The appeal proceeds on the footing that the Court found that the Declaration of Trust and the Will were forgeries or shams. The Grounds of Appeal relied on are:
a) That the court placed the burden of proof upon Mrs Sartipy:
b) That the court "erred in finding fraud" because it must have applied the wrong standard of proof, given that the more serious the allegation the stronger the evidence required to sustain it:
c) The court erred in finding that the declaration of trust had been made in 1995:
d) That the court erred in determining that the Declaration of Trust was a sham because that was not an issue raised and argued before the court:
e) That the court erred in finding that the will was not genuine.
Two of those grounds are properly framed: the allegation that there is an error of law in relation to the application of the burden of proof, and the allegation that there is a serious procedural irregularity in the determination of the issue of "sham". The rest are challenges to findings of fact made by the judge. But two legal points were argued on behalf of Mrs Sartipy.
"I would emphasise that an appeal on fact is not concerned with reviewing the exercise of a judges discretion. It is not because there is room for two views of the facts that the Court of Appeal is less inclined to interfere with the judges conclusion as compared, for example, to his or her views on points of law. The finding of fact is a finding that, on the balance of probability, something actually existed or in event actually occurred.

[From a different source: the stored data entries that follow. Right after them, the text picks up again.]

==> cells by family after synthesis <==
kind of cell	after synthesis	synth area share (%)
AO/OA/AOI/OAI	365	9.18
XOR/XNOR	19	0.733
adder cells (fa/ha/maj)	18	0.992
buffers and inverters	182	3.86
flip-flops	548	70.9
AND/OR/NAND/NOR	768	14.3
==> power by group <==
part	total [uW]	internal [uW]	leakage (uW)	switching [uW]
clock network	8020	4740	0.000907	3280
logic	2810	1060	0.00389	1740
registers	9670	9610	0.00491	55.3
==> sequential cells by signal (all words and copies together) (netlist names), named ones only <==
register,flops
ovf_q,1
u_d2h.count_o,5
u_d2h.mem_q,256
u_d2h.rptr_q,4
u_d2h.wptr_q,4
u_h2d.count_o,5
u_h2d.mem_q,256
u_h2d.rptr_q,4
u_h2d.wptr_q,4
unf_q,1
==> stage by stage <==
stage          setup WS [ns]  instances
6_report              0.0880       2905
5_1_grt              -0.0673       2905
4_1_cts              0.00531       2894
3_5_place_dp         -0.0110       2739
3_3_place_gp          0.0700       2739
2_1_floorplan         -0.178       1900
--- src/rtl/cpu_control_cond_eval.sv ---
// Branch/jump condition evaluator: 4-bit condition code against {C,L,F,Z,N}.
module cond_eval (
  input  logic [3:0] i_cond,
  input  logic [4:0] i_flags,
  output logic       o_taken
);

  logic w_c, w_l, w_f, w_z, w_n;
  assign {w_c, w_l, w_f, w_z, w_n} = i_flags;

  always_comb begin
    o_taken = 1'b0;
    case (i_cond)
      4'b0000: o_taken = w_z;
      4'b0001: o_taken = !w_z;
      4'b0010: o_taken = w_c;
      4'b0011: o_taken = !w_c;
      4'b0100: o_taken = w_l;
      4'b0101: o_taken = !w_l;
      4'b0110: o_taken = w_n;
      4'b0111: o_taken = !w_n;
      4'b1000: o_taken = w_f;
      4'b1001: o_taken = !w_f;
      4'b1010: o_taken = !w_l && !w_z;
      4'b1011: o_taken = w_l || w_z;
      4'b1100: o_taken = !w_n && !w_z;
      4'b1101: o_taken = w_n || w_z;
      4'b1110: o_taken = 1'b1;
      default: o_taken = 1'b0;
    endcase
  end

endmodule

--- src/rtl/cpu_control.sv ---
// Multi-cycle control FSM for the 16-bit XMen CPU: fetch, decode, execute,
// memory access and write-back over a single shared memory port.
module cpu_control
  import cpu_defs::*;
#(
  parameter bit ILLEGAL_TRAP = 1'b1
) (
  input  logic        clk,
  input  logic        reset_n,
  input  logic        run,
  input  logic [15:0] ir,
  input  logic [4:0]  flags,
  input  logic        mem_ready,
  output logic        mem_req,
  output logic        mem_we,
  output logic        addr_sel,
  output logic        ir_en,
  output logic        pc_en,
  output logic [1:0]  pc_src,
  output logic [3:0]  alu_op,
  output logic        alu_src_imm,
  output logic [7:0]  ext_opcode,
  output logic [3:0]  ext_immlow,
  output logic        flags_en,
  output logic        reg_we,
  output logic [1:0]  wb_sel,
  output logic        illegal
);

  state_t     r_state, w_next;
  logic       r_fetch_busy;
  logic       w_fetch_req;
  logic       w_taken;
  logic [3:0] w_op, w_ext;

  assign w_op       = ir[15:12];
  assign w_ext      = ir[7:4];
  assign ext_opcode = {ir[15:12], ir[7:4]};
  assign ext_immlow = ir[3:0];

  // Once a fetch request is issued it stays up until memory accepts it,
  // even if run drops in the meantime.
  assign w_fetch_req = run || r_fetch_busy;

  cond_eval u_cond_eval (
    .i_cond  (ir[11:8]),
    .i_flags (flags),
    .o_taken (w_taken)
  );

  always_ff @(posedge clk or negedge reset_n) begin
    if (!reset_n) begin
      r_state      <= ST_FETCH;
      r_fetch_busy <= 1'b0;
    end else begin
      r_state      <= w_next;
      r_fetch_busy <= (r_state == ST_FETCH) && w_fetch_req && !mem_ready;
    end
  end

  always_comb begin
    w_next      = r_state;
    mem_req     = 1'b0;
    mem_we      = 1'b0;
    addr_sel    = 1'b0;
    ir_en       = 1'b0;
    pc_en       = 1'b0;
    pc_src      = PC_INC;
    alu_op      = 4'd0;
    alu_src_imm = 1'b0;
    flags_en    = 1'b0;
    reg_we      = 1'b0;
    wb_sel      = WB_ALU;
    illegal     = 1'b0;

    case (r_state)
      ST_FETCH: begin
        if (w_fetch_req) begin
          mem_req = 1'b1;
          if (mem_ready) begin
            ir_en  = 1'b1;
            pc_en  = 1'b1;
            pc_src = PC_INC;
            w_next = ST_DECODE;
          end
        end
      end
      ST_DECODE: w_next = ST_EXEC;
      ST_EXEC: begin
        w_next = ST_FETCH;
        if (w_op == RTYPE) begin
          alu_op   = w_ext;
          flags_en = 1'b1;
          w_next   = ST_WB;
        end else if (w_op == SHIFT && w_ext[3:2] == 2'b00) begin
          alu_op      = SHIFT;
          alu_src_imm = 1'b1;
          w_next      = ST_WB;
        end else if (w_op == SHIFT && w_ext == LSH_EXT) begin
          alu_op = SHIFT;
          w_next = ST_WB;
        end else if (w_op == MEMJ && (w_ext == LOAD_EXT || w_ext == STOR_EXT)) begin
          w_next = ST_MEM;
        end else if (w_op == MEMJ && w_ext == JAL_EXT) begin
          reg_we = 1'b1;
          wb_sel = WB_PC;
          pc_en  = 1'b1;
          pc_src = PC_REG;
        end else if (w_op == MEMJ && w_ext == JCOND_EXT) begin
          pc_en  = w_taken;
          pc_src = w_taken ? PC_REG : PC_INC;
        end else if (w_op == BCOND) begin
          pc_en  = w_taken;
          pc_src = w_taken ? PC_DISP : PC_INC;
        end else if (is_itype(w_op)) begin
          alu_op      = w_op;
          alu_src_imm = 1'b1;
          flags_en    = 1'b1;
          w_next      = ST_WB;
        end else if (ILLEGAL_TRAP) begin
          w_next = ST_TRAP;
        end
      end
      ST_MEM: begin
        mem_req  = 1'b1;
        addr_sel = 1'b1;
        mem_we   = (w_ext == STOR_EXT);
        if (mem_ready) w_next = (w_ext == STOR_EXT) ? ST_FETCH : ST_WB;
      end
      ST_WB: begin
        reg_we = 1'b1;
        wb_sel = (w_op == MEMJ && w_ext == LOAD_EXT) ? WB_MEM : WB_ALU;
        w_next = ST_FETCH;
      end
      ST_TRAP: illegal = 1'b1;
      default: w_next = ST_FETCH;
    endcase

    // Reset silences every strobe immediately, including a pending fetch.
    if (!reset_n) begin
      mem_req  = 1'b0;
      mem_we   = 1'b0;
      addr_sel = 1'b0;
      ir_en    = 1'b0;
      pc_en    = 1'b0;
      pc_src   = PC_INC;
      alu_op   = 4'd0;
      alu_src_imm = 1'b0;
      flags_en = 1'b0;
      reg_we   = 1'b0;
      wb_sel   = WB_ALU;
      illegal  = 1'b0;
    end
  end

endmodule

The deference that a court pays to a judges findings of fact stems from the advantage that the judge may have had in the trial process, have seen the witnesses, of having a greater feel for the atmosphere of the trial and matters such as that. We have interfered in this case because we were in as gooder position as the judge in relation to the photographs on which he found it in his judgment. But what I urge practitioners to do is not to confuse the approach to reviewing an exercise of discretion with the approach to reviewing a judges findings of fact".